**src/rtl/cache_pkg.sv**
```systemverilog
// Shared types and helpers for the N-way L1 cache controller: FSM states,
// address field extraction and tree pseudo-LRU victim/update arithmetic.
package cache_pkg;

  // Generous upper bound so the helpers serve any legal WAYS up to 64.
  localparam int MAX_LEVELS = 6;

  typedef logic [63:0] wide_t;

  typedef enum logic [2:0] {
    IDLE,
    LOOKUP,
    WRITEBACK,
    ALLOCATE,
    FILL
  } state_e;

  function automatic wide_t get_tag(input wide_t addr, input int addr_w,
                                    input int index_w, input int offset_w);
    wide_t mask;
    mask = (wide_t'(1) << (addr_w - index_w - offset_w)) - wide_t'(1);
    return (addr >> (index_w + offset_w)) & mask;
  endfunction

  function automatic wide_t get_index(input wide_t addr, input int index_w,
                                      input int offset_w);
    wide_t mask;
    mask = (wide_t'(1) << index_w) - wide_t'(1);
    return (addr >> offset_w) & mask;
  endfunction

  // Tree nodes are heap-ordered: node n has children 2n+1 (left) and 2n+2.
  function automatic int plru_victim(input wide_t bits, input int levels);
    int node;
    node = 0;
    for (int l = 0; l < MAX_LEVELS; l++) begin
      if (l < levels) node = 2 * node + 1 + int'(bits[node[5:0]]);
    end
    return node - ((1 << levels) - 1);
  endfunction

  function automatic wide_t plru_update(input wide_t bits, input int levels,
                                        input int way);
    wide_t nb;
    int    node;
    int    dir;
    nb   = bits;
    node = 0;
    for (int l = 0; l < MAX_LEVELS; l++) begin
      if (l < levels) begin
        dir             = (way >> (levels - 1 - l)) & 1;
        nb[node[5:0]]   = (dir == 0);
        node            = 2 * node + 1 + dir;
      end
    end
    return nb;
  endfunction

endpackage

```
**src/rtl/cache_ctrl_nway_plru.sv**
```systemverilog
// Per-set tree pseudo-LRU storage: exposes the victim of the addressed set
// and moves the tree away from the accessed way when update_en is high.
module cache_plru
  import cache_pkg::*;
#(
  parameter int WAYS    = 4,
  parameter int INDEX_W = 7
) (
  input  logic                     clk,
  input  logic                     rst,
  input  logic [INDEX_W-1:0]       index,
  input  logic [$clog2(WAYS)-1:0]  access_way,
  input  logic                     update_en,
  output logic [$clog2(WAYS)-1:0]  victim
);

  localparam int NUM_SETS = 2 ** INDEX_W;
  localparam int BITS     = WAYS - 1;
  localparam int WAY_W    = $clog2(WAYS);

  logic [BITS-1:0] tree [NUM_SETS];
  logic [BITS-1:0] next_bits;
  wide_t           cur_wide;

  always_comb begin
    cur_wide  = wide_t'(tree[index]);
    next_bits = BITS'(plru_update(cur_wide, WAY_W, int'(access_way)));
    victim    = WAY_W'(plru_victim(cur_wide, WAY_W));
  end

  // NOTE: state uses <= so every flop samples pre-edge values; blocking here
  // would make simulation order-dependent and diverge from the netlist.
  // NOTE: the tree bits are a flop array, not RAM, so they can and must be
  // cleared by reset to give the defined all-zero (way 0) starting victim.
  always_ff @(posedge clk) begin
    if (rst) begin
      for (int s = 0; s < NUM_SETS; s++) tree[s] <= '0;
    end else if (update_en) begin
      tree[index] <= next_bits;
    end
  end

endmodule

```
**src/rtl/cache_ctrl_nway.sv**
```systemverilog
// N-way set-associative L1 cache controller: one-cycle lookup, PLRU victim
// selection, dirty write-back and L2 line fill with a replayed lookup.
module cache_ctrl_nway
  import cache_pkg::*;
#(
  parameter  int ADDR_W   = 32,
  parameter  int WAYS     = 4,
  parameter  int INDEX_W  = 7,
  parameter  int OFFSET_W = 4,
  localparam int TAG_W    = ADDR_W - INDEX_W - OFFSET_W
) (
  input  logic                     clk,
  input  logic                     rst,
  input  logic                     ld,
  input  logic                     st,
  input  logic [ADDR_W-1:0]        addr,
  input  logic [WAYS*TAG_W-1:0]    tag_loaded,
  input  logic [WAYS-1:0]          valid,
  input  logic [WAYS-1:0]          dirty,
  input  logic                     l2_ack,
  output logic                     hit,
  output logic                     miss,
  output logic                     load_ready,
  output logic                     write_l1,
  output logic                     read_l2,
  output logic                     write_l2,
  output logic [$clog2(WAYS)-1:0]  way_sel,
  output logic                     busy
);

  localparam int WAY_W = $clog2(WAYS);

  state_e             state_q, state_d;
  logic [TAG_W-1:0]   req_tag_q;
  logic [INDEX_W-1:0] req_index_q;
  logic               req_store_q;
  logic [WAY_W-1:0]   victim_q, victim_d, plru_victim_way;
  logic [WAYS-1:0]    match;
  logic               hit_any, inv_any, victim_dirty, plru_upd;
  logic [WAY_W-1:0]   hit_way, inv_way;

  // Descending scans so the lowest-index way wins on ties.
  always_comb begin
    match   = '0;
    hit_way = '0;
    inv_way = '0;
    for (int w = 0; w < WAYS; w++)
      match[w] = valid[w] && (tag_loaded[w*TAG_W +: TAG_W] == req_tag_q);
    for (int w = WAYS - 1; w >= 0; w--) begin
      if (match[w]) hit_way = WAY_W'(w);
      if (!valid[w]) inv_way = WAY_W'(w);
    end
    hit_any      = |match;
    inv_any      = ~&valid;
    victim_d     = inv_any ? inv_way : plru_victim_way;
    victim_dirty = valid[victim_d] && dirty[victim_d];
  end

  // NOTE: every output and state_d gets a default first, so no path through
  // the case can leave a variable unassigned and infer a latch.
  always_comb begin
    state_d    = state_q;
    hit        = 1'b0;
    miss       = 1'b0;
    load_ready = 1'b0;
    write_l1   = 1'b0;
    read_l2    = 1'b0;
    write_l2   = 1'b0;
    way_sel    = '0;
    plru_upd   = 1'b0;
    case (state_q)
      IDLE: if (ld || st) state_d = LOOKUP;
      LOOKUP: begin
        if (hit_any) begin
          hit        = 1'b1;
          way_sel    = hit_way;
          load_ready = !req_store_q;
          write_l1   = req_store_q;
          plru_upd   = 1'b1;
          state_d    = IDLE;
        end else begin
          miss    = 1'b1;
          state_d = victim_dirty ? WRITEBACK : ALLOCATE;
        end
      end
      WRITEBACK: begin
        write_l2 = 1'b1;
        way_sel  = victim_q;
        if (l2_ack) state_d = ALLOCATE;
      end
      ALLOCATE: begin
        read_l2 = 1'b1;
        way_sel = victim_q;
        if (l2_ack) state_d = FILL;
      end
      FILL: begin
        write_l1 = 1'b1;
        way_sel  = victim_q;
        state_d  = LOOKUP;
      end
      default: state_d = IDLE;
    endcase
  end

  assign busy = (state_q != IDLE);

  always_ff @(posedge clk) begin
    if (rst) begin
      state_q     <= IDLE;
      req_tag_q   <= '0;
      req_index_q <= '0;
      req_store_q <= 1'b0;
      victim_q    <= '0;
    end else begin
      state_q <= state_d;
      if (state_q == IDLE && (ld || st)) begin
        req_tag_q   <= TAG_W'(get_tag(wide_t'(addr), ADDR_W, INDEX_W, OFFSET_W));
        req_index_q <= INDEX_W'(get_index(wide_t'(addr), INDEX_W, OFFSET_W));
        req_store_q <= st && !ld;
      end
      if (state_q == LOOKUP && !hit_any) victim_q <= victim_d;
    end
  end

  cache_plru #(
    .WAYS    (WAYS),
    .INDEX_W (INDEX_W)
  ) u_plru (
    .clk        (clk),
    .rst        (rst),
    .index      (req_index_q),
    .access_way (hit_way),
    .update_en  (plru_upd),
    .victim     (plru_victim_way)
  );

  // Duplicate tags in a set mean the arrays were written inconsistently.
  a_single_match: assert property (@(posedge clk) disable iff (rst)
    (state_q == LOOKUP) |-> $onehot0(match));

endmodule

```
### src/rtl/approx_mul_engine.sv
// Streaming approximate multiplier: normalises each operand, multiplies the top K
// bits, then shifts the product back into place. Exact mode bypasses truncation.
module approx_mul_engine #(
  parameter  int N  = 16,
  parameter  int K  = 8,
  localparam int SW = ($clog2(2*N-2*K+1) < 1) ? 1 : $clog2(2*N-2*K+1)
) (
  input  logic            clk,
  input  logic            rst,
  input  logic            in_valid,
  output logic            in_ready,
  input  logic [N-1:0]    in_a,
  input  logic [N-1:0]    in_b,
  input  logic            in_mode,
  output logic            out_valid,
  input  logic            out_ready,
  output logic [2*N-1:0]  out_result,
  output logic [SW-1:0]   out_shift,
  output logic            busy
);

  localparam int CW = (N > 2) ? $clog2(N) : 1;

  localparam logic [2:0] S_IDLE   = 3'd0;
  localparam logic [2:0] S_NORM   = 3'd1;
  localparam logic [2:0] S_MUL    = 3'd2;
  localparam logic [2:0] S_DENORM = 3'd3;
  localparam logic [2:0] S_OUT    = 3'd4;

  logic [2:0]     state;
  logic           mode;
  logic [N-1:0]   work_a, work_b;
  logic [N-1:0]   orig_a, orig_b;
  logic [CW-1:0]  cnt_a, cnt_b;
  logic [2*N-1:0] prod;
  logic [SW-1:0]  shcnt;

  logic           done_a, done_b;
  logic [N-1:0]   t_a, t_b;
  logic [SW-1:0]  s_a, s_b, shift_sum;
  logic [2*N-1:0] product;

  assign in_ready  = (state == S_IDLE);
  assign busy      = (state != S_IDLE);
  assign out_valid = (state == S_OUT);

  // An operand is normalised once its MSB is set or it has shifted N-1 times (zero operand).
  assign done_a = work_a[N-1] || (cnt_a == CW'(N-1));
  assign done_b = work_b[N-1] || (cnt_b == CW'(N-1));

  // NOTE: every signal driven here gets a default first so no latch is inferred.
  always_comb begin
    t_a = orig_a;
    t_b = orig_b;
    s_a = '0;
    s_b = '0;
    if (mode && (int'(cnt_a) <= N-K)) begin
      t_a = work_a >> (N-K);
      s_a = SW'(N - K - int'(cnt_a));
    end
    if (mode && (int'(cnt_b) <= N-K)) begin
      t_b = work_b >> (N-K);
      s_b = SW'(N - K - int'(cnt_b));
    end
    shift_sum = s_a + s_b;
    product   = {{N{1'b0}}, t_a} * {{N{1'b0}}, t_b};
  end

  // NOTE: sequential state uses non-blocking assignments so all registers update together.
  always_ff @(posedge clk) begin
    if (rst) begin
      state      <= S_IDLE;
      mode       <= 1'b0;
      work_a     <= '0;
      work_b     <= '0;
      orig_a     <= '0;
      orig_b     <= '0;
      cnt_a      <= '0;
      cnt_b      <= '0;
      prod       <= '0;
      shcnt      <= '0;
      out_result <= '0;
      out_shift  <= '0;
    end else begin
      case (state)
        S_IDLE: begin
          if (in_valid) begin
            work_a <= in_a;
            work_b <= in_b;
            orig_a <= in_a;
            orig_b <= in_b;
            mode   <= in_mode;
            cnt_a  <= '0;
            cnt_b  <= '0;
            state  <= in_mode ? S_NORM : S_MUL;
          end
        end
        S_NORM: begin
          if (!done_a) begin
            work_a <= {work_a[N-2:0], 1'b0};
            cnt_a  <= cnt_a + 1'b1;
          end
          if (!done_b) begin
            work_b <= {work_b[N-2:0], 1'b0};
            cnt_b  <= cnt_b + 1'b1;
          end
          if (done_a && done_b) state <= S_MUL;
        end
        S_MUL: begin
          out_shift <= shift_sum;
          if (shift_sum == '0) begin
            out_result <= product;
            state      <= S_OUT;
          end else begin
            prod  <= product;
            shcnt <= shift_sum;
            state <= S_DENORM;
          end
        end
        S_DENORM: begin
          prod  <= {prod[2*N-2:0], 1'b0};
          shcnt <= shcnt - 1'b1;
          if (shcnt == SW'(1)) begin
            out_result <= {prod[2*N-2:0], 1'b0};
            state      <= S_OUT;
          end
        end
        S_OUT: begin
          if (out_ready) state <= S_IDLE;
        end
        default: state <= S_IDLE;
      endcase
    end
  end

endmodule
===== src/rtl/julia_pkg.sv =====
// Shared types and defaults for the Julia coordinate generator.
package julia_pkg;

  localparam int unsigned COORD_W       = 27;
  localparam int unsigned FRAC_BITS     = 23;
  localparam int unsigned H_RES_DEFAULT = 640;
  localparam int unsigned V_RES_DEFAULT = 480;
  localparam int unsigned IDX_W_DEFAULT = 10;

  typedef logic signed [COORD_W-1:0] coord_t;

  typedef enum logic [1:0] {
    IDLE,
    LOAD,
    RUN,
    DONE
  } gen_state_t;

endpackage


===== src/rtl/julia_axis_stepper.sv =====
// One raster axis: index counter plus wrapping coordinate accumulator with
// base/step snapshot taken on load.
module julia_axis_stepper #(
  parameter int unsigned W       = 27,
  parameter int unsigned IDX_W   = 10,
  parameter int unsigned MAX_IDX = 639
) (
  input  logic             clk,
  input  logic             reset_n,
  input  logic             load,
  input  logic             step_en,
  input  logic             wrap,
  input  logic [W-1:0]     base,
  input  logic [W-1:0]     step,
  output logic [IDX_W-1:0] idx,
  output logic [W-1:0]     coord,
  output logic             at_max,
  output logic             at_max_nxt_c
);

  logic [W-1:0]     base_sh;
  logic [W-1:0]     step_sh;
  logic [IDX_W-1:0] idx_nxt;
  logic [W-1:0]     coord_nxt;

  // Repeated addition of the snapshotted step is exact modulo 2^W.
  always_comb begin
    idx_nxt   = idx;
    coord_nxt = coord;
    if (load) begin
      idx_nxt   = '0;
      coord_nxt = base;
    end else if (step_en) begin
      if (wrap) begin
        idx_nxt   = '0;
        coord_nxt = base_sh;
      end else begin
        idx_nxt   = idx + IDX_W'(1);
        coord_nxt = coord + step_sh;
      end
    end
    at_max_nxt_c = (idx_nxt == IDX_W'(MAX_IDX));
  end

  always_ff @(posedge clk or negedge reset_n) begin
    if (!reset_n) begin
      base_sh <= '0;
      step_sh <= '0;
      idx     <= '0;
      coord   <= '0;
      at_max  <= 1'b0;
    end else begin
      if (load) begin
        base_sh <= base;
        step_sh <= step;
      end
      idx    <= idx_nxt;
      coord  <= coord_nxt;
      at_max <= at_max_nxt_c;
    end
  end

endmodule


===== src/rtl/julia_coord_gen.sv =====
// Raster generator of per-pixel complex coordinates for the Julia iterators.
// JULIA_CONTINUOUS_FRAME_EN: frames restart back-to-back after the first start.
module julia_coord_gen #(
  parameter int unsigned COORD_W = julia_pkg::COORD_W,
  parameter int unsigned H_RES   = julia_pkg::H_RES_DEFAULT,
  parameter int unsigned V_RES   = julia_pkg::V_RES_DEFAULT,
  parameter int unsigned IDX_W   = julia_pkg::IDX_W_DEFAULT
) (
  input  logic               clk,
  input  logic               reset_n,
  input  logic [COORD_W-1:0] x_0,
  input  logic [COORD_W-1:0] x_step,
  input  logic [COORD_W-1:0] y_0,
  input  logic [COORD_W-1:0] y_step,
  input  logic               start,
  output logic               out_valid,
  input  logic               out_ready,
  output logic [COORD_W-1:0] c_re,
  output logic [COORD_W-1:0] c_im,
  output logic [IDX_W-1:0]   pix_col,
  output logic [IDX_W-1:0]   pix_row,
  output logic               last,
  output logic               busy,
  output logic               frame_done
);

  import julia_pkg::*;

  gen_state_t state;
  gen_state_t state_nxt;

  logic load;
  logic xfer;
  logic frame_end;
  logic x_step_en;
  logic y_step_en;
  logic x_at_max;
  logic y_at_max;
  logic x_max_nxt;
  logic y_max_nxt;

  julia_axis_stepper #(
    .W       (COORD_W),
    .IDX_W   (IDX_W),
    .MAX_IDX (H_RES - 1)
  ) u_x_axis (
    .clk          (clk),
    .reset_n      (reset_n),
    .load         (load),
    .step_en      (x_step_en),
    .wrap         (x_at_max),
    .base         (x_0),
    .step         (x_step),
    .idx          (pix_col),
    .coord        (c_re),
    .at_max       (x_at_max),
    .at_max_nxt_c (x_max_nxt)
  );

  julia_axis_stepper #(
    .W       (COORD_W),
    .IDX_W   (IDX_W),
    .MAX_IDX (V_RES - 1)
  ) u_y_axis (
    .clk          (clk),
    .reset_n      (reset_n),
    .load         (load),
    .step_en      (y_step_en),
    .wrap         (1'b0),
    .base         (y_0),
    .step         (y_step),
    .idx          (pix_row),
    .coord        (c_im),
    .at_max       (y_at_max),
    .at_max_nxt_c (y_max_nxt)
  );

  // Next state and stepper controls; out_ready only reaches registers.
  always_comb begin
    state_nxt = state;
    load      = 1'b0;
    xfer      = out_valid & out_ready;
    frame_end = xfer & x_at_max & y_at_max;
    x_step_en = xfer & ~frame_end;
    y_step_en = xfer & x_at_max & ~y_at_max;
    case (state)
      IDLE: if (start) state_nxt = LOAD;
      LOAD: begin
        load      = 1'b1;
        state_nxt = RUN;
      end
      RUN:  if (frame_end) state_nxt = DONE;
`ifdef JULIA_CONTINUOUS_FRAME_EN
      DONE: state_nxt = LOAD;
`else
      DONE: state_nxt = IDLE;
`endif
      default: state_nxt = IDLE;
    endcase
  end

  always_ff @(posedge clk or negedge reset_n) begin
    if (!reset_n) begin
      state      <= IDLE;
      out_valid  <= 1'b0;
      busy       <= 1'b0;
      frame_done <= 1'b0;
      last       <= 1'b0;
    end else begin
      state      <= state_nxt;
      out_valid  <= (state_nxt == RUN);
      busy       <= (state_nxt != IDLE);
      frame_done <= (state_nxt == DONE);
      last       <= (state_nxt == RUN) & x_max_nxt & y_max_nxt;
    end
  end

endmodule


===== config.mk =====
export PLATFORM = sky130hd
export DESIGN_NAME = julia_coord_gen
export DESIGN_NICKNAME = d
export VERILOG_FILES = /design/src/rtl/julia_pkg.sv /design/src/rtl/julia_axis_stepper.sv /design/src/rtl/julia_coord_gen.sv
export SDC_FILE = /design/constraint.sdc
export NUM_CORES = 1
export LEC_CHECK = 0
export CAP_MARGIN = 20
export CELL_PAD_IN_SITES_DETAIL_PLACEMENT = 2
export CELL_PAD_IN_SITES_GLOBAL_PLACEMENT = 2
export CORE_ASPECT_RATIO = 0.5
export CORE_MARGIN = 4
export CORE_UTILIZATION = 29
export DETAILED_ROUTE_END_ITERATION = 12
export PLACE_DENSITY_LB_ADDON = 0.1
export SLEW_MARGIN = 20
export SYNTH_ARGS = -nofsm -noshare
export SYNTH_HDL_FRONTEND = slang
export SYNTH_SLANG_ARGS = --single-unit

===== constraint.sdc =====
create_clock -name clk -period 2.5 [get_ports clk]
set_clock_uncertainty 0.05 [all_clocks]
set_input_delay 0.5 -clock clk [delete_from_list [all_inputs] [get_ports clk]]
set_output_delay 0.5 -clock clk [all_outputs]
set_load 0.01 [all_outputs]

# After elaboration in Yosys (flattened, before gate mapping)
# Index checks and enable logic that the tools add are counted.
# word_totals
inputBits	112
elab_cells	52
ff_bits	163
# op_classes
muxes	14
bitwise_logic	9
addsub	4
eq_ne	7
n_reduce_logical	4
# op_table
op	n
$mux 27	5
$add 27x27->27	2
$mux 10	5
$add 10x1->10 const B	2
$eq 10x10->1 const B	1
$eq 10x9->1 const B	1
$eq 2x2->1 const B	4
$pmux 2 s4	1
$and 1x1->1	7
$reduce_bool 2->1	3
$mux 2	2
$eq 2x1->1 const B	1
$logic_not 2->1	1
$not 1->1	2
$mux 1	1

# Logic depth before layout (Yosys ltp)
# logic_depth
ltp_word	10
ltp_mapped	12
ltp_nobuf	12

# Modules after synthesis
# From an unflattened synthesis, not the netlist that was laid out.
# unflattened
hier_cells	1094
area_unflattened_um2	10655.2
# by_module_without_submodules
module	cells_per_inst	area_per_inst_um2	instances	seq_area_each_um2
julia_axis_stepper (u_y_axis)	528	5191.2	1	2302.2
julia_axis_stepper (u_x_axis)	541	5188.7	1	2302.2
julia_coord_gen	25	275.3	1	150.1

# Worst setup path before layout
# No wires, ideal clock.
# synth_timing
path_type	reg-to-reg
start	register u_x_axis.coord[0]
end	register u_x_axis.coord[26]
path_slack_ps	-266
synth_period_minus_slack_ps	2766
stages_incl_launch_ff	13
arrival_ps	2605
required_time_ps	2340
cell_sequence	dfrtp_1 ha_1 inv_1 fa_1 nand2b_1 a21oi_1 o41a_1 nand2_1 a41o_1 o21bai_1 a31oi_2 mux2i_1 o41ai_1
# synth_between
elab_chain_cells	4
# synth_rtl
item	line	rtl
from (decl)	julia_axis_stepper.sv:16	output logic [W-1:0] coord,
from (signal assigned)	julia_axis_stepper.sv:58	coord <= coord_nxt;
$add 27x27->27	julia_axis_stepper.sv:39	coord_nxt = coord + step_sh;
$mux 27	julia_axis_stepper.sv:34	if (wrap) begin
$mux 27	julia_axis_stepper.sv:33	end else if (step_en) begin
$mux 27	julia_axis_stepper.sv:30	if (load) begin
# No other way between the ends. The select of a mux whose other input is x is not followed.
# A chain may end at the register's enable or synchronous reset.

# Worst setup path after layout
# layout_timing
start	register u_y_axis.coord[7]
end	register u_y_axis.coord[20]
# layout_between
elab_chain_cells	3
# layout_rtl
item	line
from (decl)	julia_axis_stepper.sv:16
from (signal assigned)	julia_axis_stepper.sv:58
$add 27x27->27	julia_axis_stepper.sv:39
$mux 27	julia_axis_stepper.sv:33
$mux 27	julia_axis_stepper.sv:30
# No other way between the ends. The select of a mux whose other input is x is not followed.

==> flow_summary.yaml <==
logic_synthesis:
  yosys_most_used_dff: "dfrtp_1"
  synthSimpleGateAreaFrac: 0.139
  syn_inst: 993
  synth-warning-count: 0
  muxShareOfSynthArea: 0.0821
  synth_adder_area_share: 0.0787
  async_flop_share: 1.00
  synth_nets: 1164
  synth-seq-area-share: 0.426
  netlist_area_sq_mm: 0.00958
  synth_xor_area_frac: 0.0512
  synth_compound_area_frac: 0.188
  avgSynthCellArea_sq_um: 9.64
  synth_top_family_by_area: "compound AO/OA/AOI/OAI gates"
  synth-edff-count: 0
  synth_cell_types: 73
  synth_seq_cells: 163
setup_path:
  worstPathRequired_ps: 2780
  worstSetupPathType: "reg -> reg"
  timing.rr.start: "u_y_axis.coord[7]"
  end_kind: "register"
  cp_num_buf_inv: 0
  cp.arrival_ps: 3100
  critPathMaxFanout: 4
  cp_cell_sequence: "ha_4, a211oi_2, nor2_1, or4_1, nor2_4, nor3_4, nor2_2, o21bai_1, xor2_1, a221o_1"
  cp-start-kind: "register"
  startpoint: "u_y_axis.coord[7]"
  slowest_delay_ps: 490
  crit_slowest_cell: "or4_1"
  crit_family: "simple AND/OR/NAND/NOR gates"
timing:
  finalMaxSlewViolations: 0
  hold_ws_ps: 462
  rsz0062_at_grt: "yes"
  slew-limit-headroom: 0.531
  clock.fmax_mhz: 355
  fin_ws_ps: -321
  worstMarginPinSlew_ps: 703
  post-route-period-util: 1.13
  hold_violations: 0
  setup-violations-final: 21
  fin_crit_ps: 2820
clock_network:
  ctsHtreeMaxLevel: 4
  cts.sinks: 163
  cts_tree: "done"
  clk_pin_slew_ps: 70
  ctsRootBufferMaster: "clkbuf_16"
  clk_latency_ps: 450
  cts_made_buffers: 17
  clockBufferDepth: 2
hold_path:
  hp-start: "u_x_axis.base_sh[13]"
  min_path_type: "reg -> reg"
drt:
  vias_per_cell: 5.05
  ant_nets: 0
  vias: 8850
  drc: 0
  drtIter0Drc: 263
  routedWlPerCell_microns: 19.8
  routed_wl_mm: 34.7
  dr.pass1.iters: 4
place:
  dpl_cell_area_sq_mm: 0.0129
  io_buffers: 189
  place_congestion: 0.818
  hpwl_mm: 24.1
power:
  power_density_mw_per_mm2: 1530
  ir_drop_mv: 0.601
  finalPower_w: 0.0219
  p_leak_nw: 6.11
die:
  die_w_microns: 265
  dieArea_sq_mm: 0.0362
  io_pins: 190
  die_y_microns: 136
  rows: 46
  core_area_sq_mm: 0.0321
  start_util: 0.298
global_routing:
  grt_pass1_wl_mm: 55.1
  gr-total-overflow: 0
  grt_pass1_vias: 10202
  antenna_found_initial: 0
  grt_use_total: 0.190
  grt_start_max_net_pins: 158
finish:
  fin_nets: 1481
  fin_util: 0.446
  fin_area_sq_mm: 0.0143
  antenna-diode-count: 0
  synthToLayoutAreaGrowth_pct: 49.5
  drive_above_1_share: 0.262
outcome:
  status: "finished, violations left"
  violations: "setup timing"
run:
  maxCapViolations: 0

:::::

Work out the number of lines in the listing above that hold the string "before". Reply with that number only.

_Answer box_
3